· 

confiance

C'est alors qu'apparut le renard:

- Bonjour, dit le renard.

- Bonjour, répondit poliment le petit prince, qui se retourna mais ne vit rien.

- Je suis là, dit la voix, sous le pommier.

- Qui es-tu ? dit le petit prince. Tu es bien joli...

- Je suis un renard, dit le renard.

- Viens jouer avec moi, lui proposa le petit prince. Je suis tellement triste...

- Je ne puis pas jouer avec toi, dit le renard. Je ne suis pas apprivoisé.

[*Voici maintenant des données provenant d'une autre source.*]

$ cat src/sv/lam_pkg.sv
`default_nettype none
// ---------------------------------------------------------------------------
// lam_pkg
// Shared types, widths and the multiply-accumulate program of the look-at
// view matrix unit.
// ---------------------------------------------------------------------------
package lam_pkg;

    localparam int FRAC_BITS  = 16;
    localparam int DATA_W     = 32;
    localparam int DIFF_W     = DATA_W + 1;
    localparam int VEC_W      = 64;
    localparam int MAG_W      = VEC_W;
    localparam int SCL_W      = 30;
    localparam int SQ_W       = 2 * SCL_W;
    localparam int ROOT_W     = 63;
    localparam int ROOT_STEPS = 32;
    localparam int CNT_W      = $clog2(ROOT_STEPS);
    localparam int LEN_W      = 31;
    localparam int QUO_W      = FRAC_BITS + 1;
    localparam int REM_W      = LEN_W + QUO_W;
    localparam int UNIT_W     = FRAC_BITS + 2;
    localparam int OPA_W      = FRAC_BITS + 3;
    localparam int PROD_W     = OPA_W + DATA_W;
    localparam int ACC_W      = 64;
    localparam int OP_W       = 5;
    localparam int ROW_W      = 2;
    localparam int ADDR_W     = 4;
    localparam int REG_SEL_W  = 2;

    localparam logic [OP_W-1:0] OP_CROSS_FIRST = OP_W'(0);
    localparam logic [OP_W-1:0] OP_CROSS_END   = OP_W'(5);
    localparam logic [OP_W-1:0] OP_ROW_FIRST   = OP_W'(6);
    localparam logic [OP_W-1:0] OP_LAST        = OP_W'(20);

    localparam logic [ROW_W-1:0] ROW_RIGHT = ROW_W'(0);
    localparam logic [ROW_W-1:0] ROW_UP    = ROW_W'(1);
    localparam logic [ROW_W-1:0] ROW_FWD   = ROW_W'(2);

    localparam logic [REG_SEL_W-1:0] REG_UP_X = REG_SEL_W'(0);
    localparam logic [REG_SEL_W-1:0] REG_UP_Y = REG_SEL_W'(1);
    localparam logic [REG_SEL_W-1:0] REG_UP_Z = REG_SEL_W'(2);

    typedef enum logic [3:0] {
        A_F0, A_F1, A_F2, A_R0, A_R1, A_R2, A_U0, A_U1, A_U2
    } opa_sel_t;

    typedef enum logic [3:0] {
        B_UP0, B_UP1, B_UP2, B_F0, B_F1, B_F2, B_E0, B_E1, B_E2
    } opb_sel_t;

    typedef enum logic [3:0] {
        D_NONE, D_C0, D_C1, D_C2, D_U0, D_U1, D_U2, D_T0, D_T1, D_T2
    } dst_t;

    typedef struct packed {
        opa_sel_t a;
        opb_sel_t b;
        logic     sub;
        logic     first;
        dst_t     dst;
    } mac_op_t;

    typedef enum logic [2:0] {
        CS_IDLE, CS_NORM_F, CS_START_R, CS_NORM_R, CS_MUL, CS_ACC, CS_EMIT
    } core_state_t;

    typedef enum logic [2:0] {
        NS_IDLE, NS_SCALE, NS_SQUARE, NS_ROOT, NS_DIVIDE
    } norm_state_t;

    typedef struct packed {
        logic [2:0][DATA_W-1:0] eye;
        logic [2:0][DIFF_W-1:0] diff;
    } q_entry_t;

    typedef struct packed {
        logic                  start;
        logic [2:0][VEC_W-1:0] vec;
    } norm_req_t;

    typedef struct packed {
        logic                   done;
        logic                   zero;
        logic [2:0][UNIT_W-1:0] unit;
    } norm_rsp_t;

    function automatic mac_op_t mac_op(input logic [OP_W-1:0] idx);
        mac_op_t op;
        op = '{A_F0, B_UP0, 1'b0, 1'b1, D_NONE};
        unique case (idx)
            OP_W'(0):  op = '{A_F1, B_UP2, 1'b0, 1'b1, D_NONE};
            OP_W'(1):  op = '{A_F2, B_UP1, 1'b1, 1'b0, D_C0};
            OP_W'(2):  op = '{A_F2, B_UP0, 1'b0, 1'b1, D_NONE};
            OP_W'(3):  op = '{A_F0, B_UP2, 1'b1, 1'b0, D_C1};
            OP_W'(4):  op = '{A_F0, B_UP1, 1'b0, 1'b1, D_NONE};
            OP_W'(5):  op = '{A_F1, B_UP0, 1'b1, 1'b0, D_C2};
            OP_W'(6):  op = '{A_R1, B_F2,  1'b0, 1'b1, D_NONE};
            OP_W'(7):  op = '{A_R2, B_F1,  1'b1, 1'b0, D_U0};
            OP_W'(8):  op = '{A_R2, B_F0,  1'b0, 1'b1, D_NONE};
            OP_W'(9):  op = '{A_R0, B_F2,  1'b1, 1'b0, D_U1};
            OP_W'(10): op = '{A_R0, B_F1,  1'b0, 1'b1, D_NONE};
            OP_W'(11): op = '{A_R1, B_F0,  1'b1, 1'b0, D_U2};
            OP_W'(12): op = '{A_R0, B_E0,  1'b1, 1'b1, D_NONE};
            OP_W'(13): op = '{A_R1, B_E1,  1'b1, 1'b0, D_NONE};
            OP_W'(14): op = '{A_R2, B_E2,  1'b1, 1'b0, D_T0};
            OP_W'(15): op = '{A_U0, B_E0,  1'b1, 1'b1, D_NONE};
            OP_W'(16): op = '{A_U1, B_E1,  1'b1, 1'b0, D_NONE};
            OP_W'(17): op = '{A_U2, B_E2,  1'b1, 1'b0, D_T1};
            OP_W'(18): op = '{A_F0, B_E0,  1'b0, 1'b1, D_NONE};
            OP_W'(19): op = '{A_F1, B_E1,  1'b0, 1'b0, D_NONE};
            OP_W'(20): op = '{A_F2, B_E2,  1'b0, 1'b0, D_T2};
            default:   op = '{A_F0, B_UP0, 1'b0, 1'b1, D_NONE};
        endcase
        return op;
    endfunction

endpackage
`default_nettype wire

$ cat src/sv/lam_core.sv
`default_nettype none
// ---------------------------------------------------------------------------
// lam_core
// Back end: sequence the two normalizations and the multiply-accumulate
// program, then emit the three matrix rows through an output register.
// ---------------------------------------------------------------------------
module lam_core import lam_pkg::*; (
    input  wire logic                 aclk,
    input  wire logic                 aresetn,
    input  wire logic                 q_valid,
    output logic                      q_pop,
    input  wire q_entry_t             q_data,
    input  wire logic [DATA_W-1:0]    up_x,
    input  wire logic [DATA_W-1:0]    up_y,
    input  wire logic [DATA_W-1:0]    up_z,
    output norm_req_t                 nreq,
    input  wire norm_rsp_t            nrsp,
    output logic                      m_tvalid,
    input  wire logic                 m_tready,
    output logic [4*DATA_W-1:0]       m_tdata,
    output logic [ROW_W:0]            m_tuser,
    output logic                      m_tlast
);

    localparam logic signed [ACC_W-1:0] RND_HALF = ACC_W'(1) << (FRAC_BITS - 1);
    localparam logic signed [ACC_W-1:0] SAT_MAX  = ACC_W'(2147483647);
    localparam logic signed [ACC_W-1:0] SAT_MIN  = -(ACC_W'(64'sd2147483648));

    core_state_t                 state_reg, state_next;
    logic [OP_W-1:0]             op_reg;
    logic [ROW_W-1:0]            row_reg;
    logic                        deg_reg;
    logic [DATA_W-1:0]           eye_reg [3];
    logic signed [UNIT_W-1:0]    f_reg [3];
    logic signed [UNIT_W-1:0]    r_reg [3];
    logic signed [OPA_W-1:0]     u_reg [3];
    logic signed [DATA_W-1:0]    t_reg [3];
    logic signed [VEC_W-1:0]     c_reg [3];
    logic signed [PROD_W-1:0]    prod_reg;
    logic signed [ACC_W-1:0]     acc_reg;
    logic                        m_valid_reg;
    logic [4*DATA_W-1:0]         m_data_reg;
    logic [ROW_W:0]              m_user_reg;
    logic                        m_last_reg;

    mac_op_t                     op;
    logic signed [OPA_W-1:0]     opa;
    logic signed [DATA_W-1:0]    opb;
    logic signed [ACC_W-1:0]     acc_base;
    logic signed [ACC_W-1:0]     acc_nx;
    logic signed [ACC_W-1:0]     rnd;
    logic signed [DATA_W-1:0]    sat;
    logic                        out_free;
    logic [DATA_W-1:0]           col [4];

    assign m_tvalid = m_valid_reg;
    assign m_tdata  = m_data_reg;
    assign m_tuser  = m_user_reg;
    assign m_tlast  = m_last_reg;
    assign out_free = !m_valid_reg || m_tready;

    always_comb begin
        op = mac_op(op_reg);
        unique case (op.a)
            A_F0:    opa = OPA_W'(f_reg[0]);
            A_F1:    opa = OPA_W'(f_reg[1]);
            A_F2:    opa = OPA_W'(f_reg[2]);
            A_R0:    opa = OPA_W'(r_reg[0]);
            A_R1:    opa = OPA_W'(r_reg[1]);
            A_R2:    opa = OPA_W'(r_reg[2]);
            A_U0:    opa = u_reg[0];
            A_U1:    opa = u_reg[1];
            A_U2:    opa = u_reg[2];
            default: opa = '0;
        endcase
        unique case (op.b)
            B_UP0:   opb = $signed(up_x);
            B_UP1:   opb = $signed(up_y);
            B_UP2:   opb = $signed(up_z);
            B_F0:    opb = DATA_W'(f_reg[0]);
            B_F1:    opb = DATA_W'(f_reg[1]);
            B_F2:    opb = DATA_W'(f_reg[2]);
            B_E0:    opb = $signed(eye_reg[0]);
            B_E1:    opb = $signed(eye_reg[1]);
            B_E2:    opb = $signed(eye_reg[2]);
            default: opb = '0;
        endcase
        acc_base = op.first ? '0 : acc_reg;
        acc_nx   = op.sub ? (acc_base - ACC_W'(prod_reg)) : (acc_base + ACC_W'(prod_reg));
        rnd      = (acc_nx + RND_HALF) >>> FRAC_BITS;
        priority if (rnd > SAT_MAX) begin
            sat = SAT_MAX[DATA_W-1:0];
        end else if (rnd < SAT_MIN) begin
            sat = SAT_MIN[DATA_W-1:0];
        end else begin
            sat = rnd[DATA_W-1:0];
        end

        unique case (row_reg)
            ROW_RIGHT: begin
                col[0] = DATA_W'(r_reg[0]);
                col[1] = DATA_W'(r_reg[1]);
                col[2] = DATA_W'(r_reg[2]);
                col[3] = t_reg[0];
            end
            ROW_UP: begin
                col[0] = DATA_W'(u_reg[0]);
                col[1] = DATA_W'(u_reg[1]);
                col[2] = DATA_W'(u_reg[2]);
                col[3] = t_reg[1];
            end
            default: begin
                col[0] = DATA_W'(0) - DATA_W'(f_reg[0]);
                col[1] = DATA_W'(0) - DATA_W'(f_reg[1]);
                col[2] = DATA_W'(0) - DATA_W'(f_reg[2]);
                col[3] = t_reg[2];
            end
        endcase
        if (deg_reg) begin
            for (int i = 0; i < 4; i++) col[i] = '0;
        end
    end

    always_comb begin
        state_next = state_reg;
        q_pop      = 1'b0;
        nreq.start = 1'b0;
        for (int i = 0; i < 3; i++) begin
            nreq.vec[i] = VEC_W'($signed(q_data.diff[i]));
        end
        unique case (state_reg)
            CS_IDLE: begin
                if (q_valid) begin
                    q_pop      = 1'b1;
                    nreq.start = 1'b1;
                    state_next = CS_NORM_F;
                end
            end
            CS_NORM_F: begin
                if (nrsp.done) begin
                    state_next = nrsp.zero ? CS_EMIT : CS_MUL;
                end
            end
            CS_START_R: begin
                nreq.start = 1'b1;
                for (int i = 0; i < 3; i++) nreq.vec[i] = c_reg[i];
                state_next = CS_NORM_R;
            end
            CS_NORM_R: begin
                if (nrsp.done) begin
                    state_next = nrsp.zero ? CS_EMIT : CS_MUL;
                end
            end
            CS_MUL: begin
                state_next = CS_ACC;
            end
            CS_ACC: begin
                priority if (op_reg == OP_CROSS_END) begin
                    state_next = CS_START_R;
                end else if (op_reg == OP_LAST) begin
                    state_next = CS_EMIT;
                end else begin
                    state_next = CS_MUL;
                end
            end
            CS_EMIT: begin
                if (out_free && row_reg == ROW_FWD) begin
                    state_next = CS_IDLE;
                end
            end
            default: state_next = CS_IDLE;
        endcase
    end

    always_ff @(posedge aclk) begin
        if (!aresetn) begin
            state_reg   <= CS_IDLE;
            m_valid_reg <= 1'b0;
        end else begin
            state_reg <= state_next;
            if (state_reg == CS_EMIT && out_free) begin
                m_valid_reg <= 1'b1;
            end else if (m_tready) begin
                m_valid_reg <= 1'b0;
            end
        end
    end

    always_ff @(posedge aclk) begin
        unique case (state_reg)
            CS_IDLE: begin
                for (int i = 0; i < 3; i++) eye_reg[i] <= q_data.eye[i];
                deg_reg <= 1'b0;
                row_reg <= ROW_RIGHT;
            end
            CS_NORM_F: begin
                if (nrsp.done) begin
                    deg_reg <= nrsp.zero;
                    for (int i = 0; i < 3; i++) f_reg[i] <= $signed(nrsp.unit[i]);
                    op_reg <= OP_CROSS_FIRST;
                end
            end
            CS_NORM_R: begin
                if (nrsp.done) begin
                    deg_reg <= nrsp.zero;
                    for (int i = 0; i < 3; i++) r_reg[i] <= $signed(nrsp.unit[i]);
                    op_reg <= OP_ROW_FIRST;
                end
            end
            CS_MUL: begin
                prod_reg <= opa * opb;
            end
            CS_ACC: begin
                acc_reg <= acc_nx;
                op_reg  <= op_reg + OP_W'(1);
                unique case (op.dst)
                    D_C0:    c_reg[0] <= acc_nx;
                    D_C1:    c_reg[1] <= acc_nx;
                    D_C2:    c_reg[2] <= acc_nx;
                    D_U0:    u_reg[0] <= rnd[OPA_W-1:0];
                    D_U1:    u_reg[1] <= rnd[OPA_W-1:0];
                    D_U2:    u_reg[2] <= rnd[OPA_W-1:0];
                    D_T0:    t_reg[0] <= sat;
                    D_T1:    t_reg[1] <= sat;
                    D_T2:    t_reg[2] <= sat;
                    default: ;
                endcase
            end
            CS_EMIT: begin
                if (out_free) begin
                    m_data_reg <= {col[3], col[2], col[1], col[0]};
                    m_user_reg <= {deg_reg, row_reg};
                    m_last_reg <= (row_reg == ROW_FWD);
                    row_reg    <= row_reg + ROW_W'(1);
                end
            end
            default: ;
        endcase
    end

endmodule
`default_nettype wire

$ cat config.mk
export PLATFORM = sky130hd
export DESIGN_NAME = lam_core
export DESIGN_NICKNAME = d
export VERILOG_FILES = /design/src/sv/lam_pkg.sv /design/src/sv/lam_core.sv
export SDC_FILE = /design/constraint.sdc
export NUM_CORES = 2
export LEC_CHECK = 0
export ABC_AREA = 1
export BUFFER_PORTS_ARGS = -buffer_cell sky130_fd_sc_hd__buf_4
export CORE_MARGIN = 5
export CORE_UTILIZATION = 35
export DETAILED_ROUTE_END_ITERATION = 12
export PLACE_DENSITY_LB_ADDON = 0.08
export SETUP_SLACK_MARGIN = 0.1
export SLEW_MARGIN = 10
export SYNTH_ARGS = -nofsm -noshare
export SYNTH_HDL_FRONTEND = slang
export SYNTH_SLANG_ARGS = --single-unit
$ cat constraint.sdc
create_clock -name aclk -period 16.67 [get_ports aclk]
set_clock_uncertainty 0.15 [all_clocks]
set_input_delay 5.001 -clock aclk [delete_from_list [all_inputs] [get_ports aclk]]
set_output_delay 5.001 -clock aclk [all_outputs]
set_load 0.01 [all_outputs]
==> impl_metrics.prom <==
# TYPE chip_impl_metric gauge
chip_impl_metric{name="final-hold-violation-count",unit=""} 0
chip_impl_metric{name="synth-edff-count",unit=""} 765
chip_impl_metric{name="yosysWarnings",unit=""} 0
chip_impl_metric{name="floorplan.die_area",unit="um2"} 189000
chip_impl_metric{name="timing.critical_path.fanout_max",unit=""} 19
chip_impl_metric{name="async_flop_share",unit="%"} 0
chip_impl_metric{name="buffers_from_clock_root_to_sink_at_most",unit=""} 3
chip_impl_metric{name="total_of_flip_flops_plus_latches_after_synthesis",unit=""} 783
chip_impl_metric{name="grt.overflow.total",unit=""} 0
chip_impl_metric{name="std_cell_rows",unit=""} 156
chip_impl_info{name="hp-class",value="reg2reg"} 1
chip_impl_metric{name="dp.final_hpwl",unit="um"} 192000
chip_impl_metric{name="slew_viol_final",unit=""} 0
chip_impl_metric{name="clock_sink_count",unit=""} 783
chip_impl_info{name="criticalPathCategory",value="in2reg"} 1
chip_impl_metric{name="detail_route.iter0.violations",unit=""} 4234
chip_impl_metric{name="initial_utilization",unit="%"} 35.1
chip_impl_metric{name="maximum_number_of_pins_on_one_net_before_global_route_repair",unit=""} 99
chip_impl_metric{name="largest_register_ffs",unit=""} 192
chip_impl_metric{name="ys_seq_area_share",unit="%"} 36.9
chip_impl_metric{name="slew_headroom",unit="%"} 19.2
chip_impl_info{name="run_status",value="finished, final reports clean"} 1
chip_impl_metric{name="final_nets",unit=""} 9041
chip_impl_metric{name="cts_buffers",unit=""} 92
chip_impl_metric{name="replace_congestion",unit=""} 0.964
chip_impl_metric{name="routed_via_density",unit=""} 4.99
chip_impl_metric{name="tightestPinTransition",unit="ps"} 1200
chip_impl_metric{name="top_level_ports",unit=""} 678
chip_impl_metric{name="number_of_global_route_vias_before_repair",unit=""} 52700
chip_impl_info{name="reg_to_reg_critical_path_startpoint",value="op[9]"} 1
chip_impl_metric{name="final.min_clock_period",unit="ps"} 13010
chip_impl_metric{name="cts_repair_resize_count",unit=""} 0
chip_impl_metric{name="max_freq",unit="MHz"} 76.8
chip_impl_info{name="synth_top_flop_cell",value="sky130_fd_sc_hd__edfxtp_1"} 1
chip_impl_metric{name="gr-usage-all-layers",unit="%"} 25.1
chip_impl_metric{name="mapped_area",unit="um2"} 63300
chip_impl_metric{name="netlist.area_leader.share",unit="%"} 36.3
chip_impl_metric{name="portBuffers",unit=""} 677
chip_impl_metric{name="wire_length_of_the_first_global_routing_pass",unit="um"} 356000
chip_impl_metric{name="critical-path-max-stage-delay",unit="ps"} 930
chip_impl_metric{name="dieWidth",unit="um"} 435
chip_impl_metric{name="crit_arrival",unit="ps"} 13300
chip_impl_metric{name="floorplan.core_area",unit="um2"} 180000
chip_impl_metric{name="clk_transition_reported_paths",unit="ps"} 60
chip_impl_metric{name="grt_antenna_before_repair",unit=""} 12
chip_impl_metric{name="flow.area_growth_from_synthesis",unit="%"} 17.2
chip_impl_metric{name="finalWirelength",unit="um"} 243000
chip_impl_metric{name="cts-htree-levels",unit=""} 3
chip_impl_info{name="critPathCaptureType",value="flop"} 1
chip_impl_metric{name="cts_setup_buffers",unit=""} 0
chip_impl_metric{name="holdBufCountCts",unit=""} 0
chip_impl_info{name="cts_tree",value="yes"} 1
chip_impl_info{name="rsz_0062_raised_after_global_routing",value="no"} 1
chip_impl_metric{name="synthDistinctLibCells",unit=""} 55
chip_impl_metric{name="drc_errors",unit=""} 0
chip_impl_metric{name="vert_die_dim",unit="um"} 435
chip_impl_metric{name="clock_insertion_delay_worst_skew",unit="ps"} 730
chip_impl_metric{name="post_drt_wl_per_cell",unit="um"} 23.5
chip_impl_info{name="yosys-top-cells-area",value="sky130_fd_sc_hd__edfxtp_1 (36%), sky130_fd_sc_hd__fa_1 (19%), sky130_fd_sc_hd__nand2_1 (12%), sky130_fd_sc_hd__inv_1 (9.1%), sky130_fd_sc_hd__ha_1 (4.3%)"} 1
chip_impl_metric{name="netlist_instances",unit=""} 7268
chip_impl_info{name="cpMaxStageDelayCell",value="sky130_fd_sc_hd__nand3_1"} 1
chip_impl_metric{name="drive_gt1_share",unit="%"} 13.7
chip_impl_metric{name="drt_pass1_iterations",unit=""} 7
chip_impl_metric{name="max-cap-violations",unit=""} 0
chip_impl_info{name="element_type_at_the_critical_path_start",value="primary input"} 1
chip_impl_info{name="post-synth-top-area-cell",value="sky130_fd_sc_hd__edfxtp_1"} 1
chip_impl_metric{name="final_antenna_net_count",unit=""} 0
chip_impl_metric{name="vias",unit=""} 51600
chip_impl_metric{name="final.setup.tns",unit="ps"} 0
chip_impl_info{name="hold_path_origin",value="row_reg[1]"} 1
chip_impl_metric{name="syn_nets",unit=""} 8430
chip_impl_metric{name="worstPathRequired",unit="ps"} 16950
chip_impl_metric{name="finalSetupViolCount",unit=""} 0
chip_impl_metric{name="syn_avg_cell_area",unit="um2"} 8.71
chip_impl_metric{name="final_min_period_over_clock_period",unit="%"} 78.1
chip_impl_info{name="clk_root_buffer_cell",value="sky130_fd_sc_hd__clkbuf_16"} 1
chip_impl_info{name="setup.worst_path.start",value="up_x[8]"} 1
per-stage QoR:
| stage | hold slack [ps] | cells | setup slack, ps | cell area [um2] | utilization (%) |
|---|---|---|---|---|---|
| 6_report | 344 | 10300 | 3660 | 74200 | 41.1 |
| 5_1_grt | 364 | 10300 | 3150 | 74100 | 41.1 |
| 4_1_cts | 350 | 10300 | 3730 | 74100 | 41.1 |
| 3_5_place_dp | 329 | 10200 | 2980 | 71100 | 39.4 |
| 3_3_place_gp | 329 | 10200 | 3080 | 71100 | 39.4 |
| 2_1_floorplan | 274 | 7268 | 4800 | 63300 | - |
cells by family (layout without fill, tap and decap cells):
| kind of cell | count (synthesis) | in the layout | share of synthesized area (%) |
|---|---|---|---|
| multiplexers | 96 | 96 | 1.71 |
| other | 0 | 12 | 0 |
| buffers and inverters | 1810 | 2497 | 11.0 |
| flip-flops | 783 | 783 | 36.9 |
| AO/OA/AOI/OAI | 581 | 581 | 5.71 |
| XOR/XNOR | 163 | 163 | 2.28 |
| AND/OR/NAND/NOR | 3024 | 3024 | 19.4 |
| adder cells (fa/ha/maj) | 811 | 811 | 23.0 |
worst paths after layout:
path             endpoint  slack (ps)  depth (start not counted)
min            m_tuser[1]         340                          0
min reg2reg    m_tuser[1]         340                          0
max reg2reg  prod_reg[37]        6190                         41
max          prod_reg[46]        3660                         31
critical path, delay by kind of cell:
family	cells	cell delay [ps]
xor gates and xnor gates	1	90
adders and majority gates	8	3880
buffers and inverters	8	530
and+or+nand+nor	8	1650
AOI/OAI and AO/OA	6	2120
metal layers:
metal	up-vias	global-route usage, %	part of all wire [%]
li1	24000	-	-
met1	25700	33.9	43
met2	1587	42.5	48
met3	298	2.97	5.2
met4	2	7.39	3.2
met5	-	0	0.0045
layout by cell type (no fill, tap or decap), types with 11 or more instances in the layout:
cell	count
sky130_fd_sc_hd__edfxtp_1	765
sky130_fd_sc_hd__nor3_1	46
sky130_fd_sc_hd__clkinv_1	30
sky130_fd_sc_hd__o211ai_1	14
sky130_fd_sc_hd__dfxtp_1	16
sky130_fd_sc_hd__xor2_1	109
sky130_fd_sc_hd__clkbuf_1	18
sky130_fd_sc_hd__nand2_2	16
sky130_fd_sc_hd__a21oi_1	168
sky130_fd_sc_hd__nor2_1	521
sky130_fd_sc_hd__mux2_2	96
sky130_fd_sc_hd__buf_4	772
sky130_fd_sc_hd__nand2_1	1980
sky130_fd_sc_hd__nor2_2	29
sky130_fd_sc_hd__ha_1	218
sky130_fd_sc_hd__a22o_1	19
sky130_fd_sc_hd__nor2_4	11
sky130_fd_sc_hd__fa_1	591
sky130_fd_sc_hd__a31oi_1	88
sky130_fd_sc_hd__inv_1	1537
sky130_fd_sc_hd__nand3_1	294
sky130_fd_sc_hd__diode_2	12
sky130_fd_sc_hd__xnor2_1	52
sky130_fd_sc_hd__o21ai_0	128
sky130_fd_sc_hd__clkbuf_16	92
sky130_fd_sc_hd__nand4_1	68
sky130_fd_sc_hd__clkinv_2	16
sky130_fd_sc_hd__nor4_1	15
sky130_fd_sc_hd__a221oi_1	80
sky130_fd_sc_hd__o22ai_1	36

- Ah! pardon, fit le petit prince.

Mais, après réflexion, il ajouta:

- Qu'est-ce que signifie "apprivoiser" ?

- Tu n'es pas d'ici, dit le renard, que cherches-tu ?

- Je cherche les hommes, dit le petit prince. Qu'est-ce que signifie "apprivoiser" ?

- Les hommes, dit le renard, ils ont des fusils et ils chassent. C'est bien gênant ! Ils élèvent aussi des poules. C'est leur seul intérêt. Tu cherches des poules ?

- Non, dit le petit prince. Je cherche des amis. Qu'est-ce que signifie "apprivoiser" ?

- C'est une chose trop oubliée, dit le renard. Ça signifie "créer des liens..."

- Créer des liens ?

- Bien sûr, dit le renard. Tu n'es encore pour moi qu'un petit garçon tout semblable à cent mille petits garçons. Et je n'ai pas besoin de toi. Et tu n'as pas besoin de moi non plus. Je ne suis pour toi qu'un renard semblable à cent mille renards. Mais, si tu m'apprivoises, nous aurons besoin l'un de l'autre. Tu seras pour moi unique au monde. Je serai pour toi unique au monde...

- Je commence à comprendre, dit le petit prince. Il y a une fleur... je crois qu'elle m'a apprivoisé...

gagner la confiance, apprivoiser
Le Petit Prince, Saint-Exupéry, chapitre XXI


gagner la confiance de l'autre, l'apprivoiser

La confiance peut-être entendue comme « un état psychologique se caractérisant par l'intention d'accepter la vulnérabilité sur la base de croyances optimistes sur les intentions (ou le comportement) d'autrui ». La confiance renvoie à l’idée que l’on peut se fier à quelqu'un ou à quelque chose. Dans l’étymologie latine, le verbe confier (du latin confidere : cum, « avec » et fidere « fier ») signifie qu’on remet quelque chose de précieux à quelqu'un, en se fiant à lui et en s’abandonnant ainsi à sa bienveillance et à sa bonne foi.

Dans ma pratique de sophrologue je propose de considérer la confiance comme un curseur qui monte ou descend le long d'une échelle dont la longueur semble infinie... Chaque expérience faisant progresser la confiance dans un sens ou dans l'autre.

Cette notion est particulièrement intéressante à explorer avec les enfants, les adolescents, leurs parents. En effet, la confiance n'est pas dépendante de l'amour qu'on porte à quelqu'un, elle se gagne à force d'expériences, elle est liée à la notion de "responsabilité" et s'apprend progressivement. Dans cette progression chaque "échec" est exploitable. Une acquisition complète de la notion, sa maîtrise, permet une entrée solide dans l'âge adulte.